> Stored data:
******

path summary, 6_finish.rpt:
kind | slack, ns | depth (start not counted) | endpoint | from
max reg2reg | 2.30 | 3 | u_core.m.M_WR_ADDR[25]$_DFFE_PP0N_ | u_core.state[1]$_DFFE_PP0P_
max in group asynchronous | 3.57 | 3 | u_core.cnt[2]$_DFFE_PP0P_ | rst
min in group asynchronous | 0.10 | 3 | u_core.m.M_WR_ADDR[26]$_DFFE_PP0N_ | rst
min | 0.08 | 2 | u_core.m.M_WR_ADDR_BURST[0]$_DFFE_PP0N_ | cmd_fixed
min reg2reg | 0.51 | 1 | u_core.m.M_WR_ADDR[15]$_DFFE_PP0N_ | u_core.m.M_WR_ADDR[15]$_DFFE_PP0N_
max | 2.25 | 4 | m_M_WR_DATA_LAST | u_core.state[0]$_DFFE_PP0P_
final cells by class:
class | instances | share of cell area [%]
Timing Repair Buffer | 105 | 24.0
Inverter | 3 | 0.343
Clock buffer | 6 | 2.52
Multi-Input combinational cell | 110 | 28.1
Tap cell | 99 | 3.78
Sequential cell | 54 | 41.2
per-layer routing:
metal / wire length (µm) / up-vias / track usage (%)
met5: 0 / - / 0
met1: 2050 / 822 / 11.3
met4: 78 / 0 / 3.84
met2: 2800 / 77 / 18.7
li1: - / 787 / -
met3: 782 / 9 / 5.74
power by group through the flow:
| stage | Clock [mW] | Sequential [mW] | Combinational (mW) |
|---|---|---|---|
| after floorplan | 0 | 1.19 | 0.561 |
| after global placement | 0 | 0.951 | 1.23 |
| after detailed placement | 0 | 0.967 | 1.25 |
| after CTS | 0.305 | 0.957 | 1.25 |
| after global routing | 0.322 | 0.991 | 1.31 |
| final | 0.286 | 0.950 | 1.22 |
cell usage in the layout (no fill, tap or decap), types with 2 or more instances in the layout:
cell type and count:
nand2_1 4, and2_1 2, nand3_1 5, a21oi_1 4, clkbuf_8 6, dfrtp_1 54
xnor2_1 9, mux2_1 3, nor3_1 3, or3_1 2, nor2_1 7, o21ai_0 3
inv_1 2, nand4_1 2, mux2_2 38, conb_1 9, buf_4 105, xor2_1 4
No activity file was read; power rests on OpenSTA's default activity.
--- src/rtl/mem_access_ctrl.sv ---
// MEM-stage data-memory access controller. Accepts a load/store request,
// holds it on a req/ack bus while stalling the pipeline, returns extended
// load data in the DONE cycle and aborts with bus_err after TIMEOUT cycles
// without an acknowledge.
// Optional build macro: MEM_ALIGN_CHECK_EN rejects misaligned word/half
// accesses with a misalign pulse instead of issuing them.
module mem_access_ctrl
  import mem_access_ctrl_pkg::*;
#(
  parameter int TIMEOUT = TIMEOUT_DEFAULT
) (
  input  logic        clk,
  input  logic        reset_n,
  input  logic        req_valid,
  input  logic        req_we,
  input  logic [1:0]  s_l_op,
  input  logic        ld_sign,
  input  logic [31:0] addr,
  input  logic [31:0] wdata,
  input  logic [3:0]  BE,
  output logic        stall,
  output logic [31:0] rdata,
  output logic        rdata_valid,
  output logic        bus_err,
  output logic        misalign,
  output logic        bus_req,
  output logic        bus_we,
  output logic [31:0] bus_addr,
  output logic [3:0]  bus_be,
  output logic [31:0] bus_wdata,
  input  logic        bus_ack,
  input  logic [31:0] bus_rdata
);

  localparam int CW = (TIMEOUT > 2) ? $clog2(TIMEOUT) : 1;

  state_t      r_state;
  state_t      w_next;
  logic [1:0]  r_op;
  logic        r_we;
  logic        r_sign;
  logic [31:0] r_addr;
  logic [3:0]  r_be;
  logic [31:0] r_wdata;
  logic [31:0] r_rdata;
  logic        r_err;
  logic [CW-1:0] r_cnt;

  logic        w_op_valid;
  logic        w_unaligned;
  logic        w_accept;
  logic        w_timeout;
  logic [31:0] w_ext;

  assign w_op_valid = req_valid && (s_l_op != OP_NONE);

`ifdef MEM_ALIGN_CHECK_EN
  assign w_unaligned = ((s_l_op == OP_WORD) && (addr[1:0] != 2'b00)) ||
                       ((s_l_op == OP_HALF) && addr[0]);
`else
  assign w_unaligned = 1'b0;
`endif

  assign w_accept  = w_op_valid && !w_unaligned;
  assign w_timeout = (r_state == ST_REQ) && !bus_ack &&
                     (r_cnt == CW'(TIMEOUT - 1));

  assign bus_addr  = {r_addr[31:2], 2'b00};
  assign bus_be    = r_be;
  assign bus_wdata = r_wdata;
  assign rdata     = r_rdata;

  mem_access_ctrl_load_extend u_load_extend (
    .i_op      (r_op),
    .i_addr_lo (r_addr[1:0]),
    .i_sign    (r_sign),
    .i_word    (bus_rdata),
    .o_data    (w_ext)
  );

  // State register; reset drops the bus request immediately.
  always_ff @(posedge clk or negedge reset_n) begin
    if (!reset_n) r_state <= ST_IDLE;
    else          r_state <= w_next;
  end

  // Next-state and control outputs.
  always_comb begin
    w_next      = r_state;
    stall       = 1'b0;
    bus_req     = 1'b0;
    bus_we      = 1'b0;
    rdata_valid = 1'b0;
    bus_err     = 1'b0;
    misalign    = 1'b0;
    case (r_state)
      ST_IDLE: begin
        misalign = w_op_valid && w_unaligned;
        if (w_accept) begin
          stall  = 1'b1;
          w_next = ST_REQ;
        end
      end
      ST_REQ: begin
        stall   = 1'b1;
        bus_req = 1'b1;
        bus_we  = r_we;
        if (bus_ack || w_timeout) w_next = ST_DONE;
      end
      ST_DONE: begin
        // The finished instruction is still in MEM here; req_valid is ignored.
        rdata_valid = !r_we && !r_err;
        bus_err     = r_err;
        w_next      = ST_IDLE;
      end
      default: w_next = ST_IDLE;
    endcase
  end

  // Request capture, wait counter and load-result register.
  always_ff @(posedge clk or negedge reset_n) begin
    if (!reset_n) begin
      r_op    <= OP_NONE;
      r_we    <= 1'b0;
      r_sign  <= 1'b0;
      r_addr  <= 32'h0;
      r_be    <= 4'h0;
      r_wdata <= 32'h0;
      r_rdata <= 32'h0;
      r_err   <= 1'b0;
      r_cnt   <= '0;
    end else begin
      case (r_state)
        ST_IDLE: begin
          if (w_accept) begin
            r_op    <= s_l_op;
            r_we    <= req_we;
            r_sign  <= ld_sign;
            r_addr  <= addr;
            r_be    <= BE;
            r_wdata <= replicate_store(s_l_op, wdata);
            r_err   <= 1'b0;
            r_cnt   <= '0;
          end
        end
        ST_REQ: begin
          if (bus_ack) begin
            if (!r_we) r_rdata <= w_ext;
          end else if (w_timeout) begin
            r_err   <= 1'b1;
            r_rdata <= 32'h0;
          end else begin
            r_cnt <= r_cnt + CW'(1);
          end
        end
        default: ;
      endcase
    end
  end

endmodule
[config.mk]
export PLATFORM = sky130hd
export DESIGN_NAME = dmem_port_arbiter
export DESIGN_NICKNAME = d
export VERILOG_FILES = /design/src/rtl/dmem_port_arbiter.sv
export SDC_FILE = /design/constraint.sdc
export NUM_CORES = 1
export LEC_CHECK = 0
export BUFFER_PORTS_ARGS = -buffer_cell sky130_fd_sc_hd__buf_2
export CAP_MARGIN = 20
export CORE_AREA = 2 2 165 167
export DETAILED_ROUTE_END_ITERATION = 12
export DIE_AREA = 0 0 167 169
export HOLD_SLACK_MARGIN = 0.1
export PLACE_DENSITY_LB_ADDON = 0.2
export SKIP_LAST_GASP = 1
export SYNTH_ARGS = -nofsm -noshare
export SYNTH_HDL_FRONTEND = slang
export SYNTH_SLANG_ARGS = --single-unit
[constraint.sdc]
create_clock -name clk -period 3.3 [get_ports clk]
set_clock_uncertainty 0.15 [all_clocks]
set_input_delay 0.33 -clock clk [delete_from_list [all_inputs] [get_ports clk]]
set_output_delay 0.33 -clock clk [all_outputs]
set_load 0.02 [all_outputs]
File: src/rtl/zone_priority_enc.sv
// Zone vector to (any-set, lowest set index) encoder.
module zone_priority_enc #(
  parameter int N = 4,
  parameter int W = $clog2(N)
) (
  input  logic [N-1:0] vec_i,
  output logic         valid_o,
  output logic [W-1:0] idx_o
);

  always_comb begin
    valid_o = |vec_i;
    idx_o   = '0;
    // Scan downward so the lowest set bit is the last (winning) assignment.
    for (int i = N - 1; i >= 0; i--) begin
      if (vec_i[i]) idx_o = W'(i);
    end
  end

endmodule
$ cat src/rtl/dafx_amplitude_tracker.sv
// Signed ADC amplitude tracker: min/max since last clear, min/max per fixed
// sample window, and a sticky clip interrupt on a programmable magnitude.
module dafx_amplitude_tracker #(
  parameter int AUDIO_WIDTH_P   = 24,
  parameter int WINDOW_LENGTH_P = 48000,
  parameter int WIN_CNT_WIDTH_P = $clog2(WINDOW_LENGTH_P)
) (
  input  logic                     clk,
  input  logic                     rst,
  input  logic                     x_valid,
  output logic                     x_ready,
  input  logic [AUDIO_WIDTH_P-1:0] x_data,
  input  logic                     cmd_clear_amplitude,
  input  logic                     cmd_clear_irq,
  input  logic [AUDIO_WIDTH_P-1:0] cr_clip_threshold,
  output logic [AUDIO_WIDTH_P-1:0] sr_min_amplitude,
  output logic [AUDIO_WIDTH_P-1:0] sr_max_amplitude,
  output logic [AUDIO_WIDTH_P-1:0] sr_win_min_amplitude,
  output logic [AUDIO_WIDTH_P-1:0] sr_win_max_amplitude,
  output logic                     win_done,
  output logic                     irq_clip,
  output logic                     fsm_state
);

  // Handshake: a sample transfers on any cycle where x_valid && x_ready.
  // x_ready is registered, held at 1 out of reset, and never deasserts.

  localparam int W = AUDIO_WIDTH_P;
  localparam logic [WIN_CNT_WIDTH_P-1:0] WIN_LAST = WIN_CNT_WIDTH_P'(WINDOW_LENGTH_P - 1);

  typedef enum logic {ST_EMPTY = 1'b0, ST_TRACK = 1'b1} state_t;

  state_t                     state_q;
  logic [WIN_CNT_WIDTH_P-1:0] win_cnt;
  logic signed [W-1:0]        min_q, max_q;
  logic signed [W-1:0]        win_min, win_max;
  logic signed [W-1:0]        win_min_pub, win_max_pub;

  logic                       accept;
  logic signed [W-1:0]        sample;
  logic                       seed;
  logic                       win_seed;
  logic                       win_last;
  logic [WIN_CNT_WIDTH_P-1:0] win_cnt_base;
  logic signed [W-1:0]        win_min_next, win_max_next;
  logic [W:0]                 mag;
  logic                       clip_hit;

  assign accept = x_valid && x_ready;
  assign sample = x_data;

  // A clear in the same cycle as an accept restarts tracking with that sample.
  assign seed         = cmd_clear_amplitude || (state_q == ST_EMPTY);
  assign win_seed     = cmd_clear_amplitude || (win_cnt == '0);
  assign win_last     = !cmd_clear_amplitude && (win_cnt == WIN_LAST);
  assign win_cnt_base = cmd_clear_amplitude ? '0 : win_cnt;

  assign win_min_next = win_seed ? sample : ((sample < win_min) ? sample : win_min);
  assign win_max_next = win_seed ? sample : ((sample > win_max) ? sample : win_max);

  // One extra bit so the most negative sample has a representable magnitude.
  assign mag      = x_data[W-1] ? ({1'b0, ~x_data} + (W+1)'(1)) : {1'b0, x_data};
  assign clip_hit = accept && (cr_clip_threshold != '0) && (mag >= {1'b0, cr_clip_threshold});

  always_ff @(posedge clk) begin
    if (rst) begin
      x_ready     <= 1'b1;
      state_q     <= ST_EMPTY;
      win_cnt     <= '0;
      min_q       <= '0;
      max_q       <= '0;
      win_min     <= '0;
      win_max     <= '0;
      win_min_pub <= '0;
      win_max_pub <= '0;
      win_done    <= 1'b0;
      irq_clip    <= 1'b0;
    end else begin
      x_ready  <= 1'b1;
      win_done <= 1'b0;

      if (cmd_clear_amplitude) begin
        min_q   <= '0;
        max_q   <= '0;
        state_q <= ST_EMPTY;
        win_cnt <= '0;
      end

      if (accept) begin
        if (seed) begin
          min_q <= sample;
          max_q <= sample;
        end else begin
          if (sample < min_q) min_q <= sample;
          if (sample > max_q) max_q <= sample;
        end
        state_q <= ST_TRACK;

        win_min <= win_min_next;
        win_max <= win_max_next;
        if (win_last) begin
          win_min_pub <= win_min_next;
          win_max_pub <= win_max_next;
          win_done    <= 1'b1;
          win_cnt     <= '0;
        end else begin
          win_cnt <= win_cnt_base + WIN_CNT_WIDTH_P'(1);
        end
      end

      // Set has priority over a coincident clear.
      if (clip_hit) begin
        irq_clip <= 1'b1;
      end else if (cmd_clear_irq) begin
        irq_clip <= 1'b0;
      end
    end
  end

  assign sr_min_amplitude     = min_q;
  assign sr_max_amplitude     = max_q;
  assign sr_win_min_amplitude = win_min_pub;
  assign sr_win_max_amplitude = win_max_pub;
  assign fsm_state            = state_q;

endmodule
--- config.mk ---
export PLATFORM = sky130hd
export DESIGN_NAME = dcache_tag_lookup
export DESIGN_NICKNAME = d
export VERILOG_FILES = /design/src/rtl/dcache_pkg.sv /design/src/rtl/wt_cache_pkg.sv /design/src/rtl/dcache_tag_lookup.sv
export SDC_FILE = /design/constraint.sdc
export NUM_CORES = 1
export LEC_CHECK = 0
export BUFFER_PORTS_ARGS = -buffer_cell sky130_fd_sc_hd__buf_2
export CORE_ASPECT_RATIO = 0.9
export CORE_MARGIN = 3
export CORE_UTILIZATION = 40
export CTS_CLUSTER_DIAMETER = 30
export DETAILED_ROUTE_END_ITERATION = 16
export PLACE_DENSITY = 0.73
export SKIP_CTS_REPAIR_TIMING = 1
export SLEW_MARGIN = 30
export SYNTH_ARGS = -nofsm -noshare
export SYNTH_HDL_FRONTEND = slang
export SYNTH_SLANG_ARGS = --single-unit
--- constraint.sdc ---
create_clock -name clk_i -period 2.15 [get_ports clk_i]
set_input_delay 0.1075 -clock clk_i [delete_from_list [all_inputs] [get_ports clk_i]]
set_output_delay 0.1075 -clock clk_i [all_outputs]
set_load 0.02 [all_outputs]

******

> About this exercise: Beginning with the line that has "cell usage in" and ending with the line that has "inv_1 2, nand4_1", set down the lines above exactly and include no others.

> Expected answer:
cell usage in the layout (no fill, tap or decap), types with 2 or more instances in the layout:
cell type and count:
nand2_1 4, and2_1 2, nand3_1 5, a21oi_1 4, clkbuf_8 6, dfrtp_1 54
xnor2_1 9, mux2_1 3, nor3_1 3, or3_1 2, nor2_1 7, o21ai_0 3
inv_1 2, nand4_1 2, mux2_2 38, conb_1 9, buf_4 105, xor2_1 4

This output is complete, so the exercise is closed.